Regent Film Library Spotlight: Sunset Boulevard

Sunset Boulevard, directed by Billy Wilder, is a quintessential depiction of the underbelly of Hollywood. Similar to a documentary or a biopic, Sunset Boulevard gives viewers an insight into the unseen workings of the studio machine. 

The film follows Joe Gillis who is in a strange slump period in his career as a writer. By narration, he informs the audience that he had been furiously working, so much so that he claims to have an output of two stories per week. Yet, this prolific schedule yields him very little in terms of paid-for work and repossession officers inform him that they are taking his car. However, Joe, anticipating the agents, had already hid his car in another lot. The officers, unable to find the car, inform Joe that he has one day to give them the car. In an attempt to gather enough money to save his car, Joe calls on all his connections for money. After his contacts fail him, he decides to pitch a film script. He succeeds in selling his idea to a producer, Sheldrake, but then the script reader enters and disparages the script for its hack writing. 

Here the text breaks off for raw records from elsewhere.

**config.mk**
```make
export PLATFORM = sky130hd
export DESIGN_NAME = wb_arbiter
export DESIGN_NICKNAME = d
export VERILOG_FILES = /design/src/rtl/wb_arbiter_pkg.sv /design/src/rtl/wb_arbiter_rr_picker.sv /design/src/rtl/wb_arbiter.sv
export SDC_FILE = /design/constraint.sdc
export NUM_CORES = 1
export LEC_CHECK = 0
export CORE_AREA = 2 2 111 113
export DETAILED_ROUTE_END_ITERATION = 6
export DIE_AREA = 0 0 113 115
export PLACE_DENSITY = 0.71
export SYNTH_ARGS = -nofsm -noshare
export SYNTH_HDL_FRONTEND = slang
export SYNTH_HIERARCHICAL = 1
export SYNTH_SLANG_ARGS = --single-unit
```
**constraint.sdc**
```tcl
create_clock -name i_wb_clk -period 2.2 [get_ports i_wb_clk]
set_input_delay 0.33 -clock i_wb_clk [delete_from_list [all_inputs] [get_ports i_wb_clk]]
set_output_delay 0.33 -clock i_wb_clk [all_outputs]
set_load 0.1 [all_outputs]
```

Joe, blocked at every turn, finds himself driving the roads of Hollywood. Suddenly, he sees the repossession officers on the road with him, which spurs him to speed away with officers in pursuit. Joe initially has the lead, but his tire blows out, which forces him to pull into a driveway. The officers do not notice this and continue blazing down the road while Joe looks around and realizes that he is parked at a dilapidated mansion. Thinking the property is abandoned, Joe stores his car in the garage and starts to leave before he hears an imposing female voice from the mansion which chides him for his lateness and calls him inside.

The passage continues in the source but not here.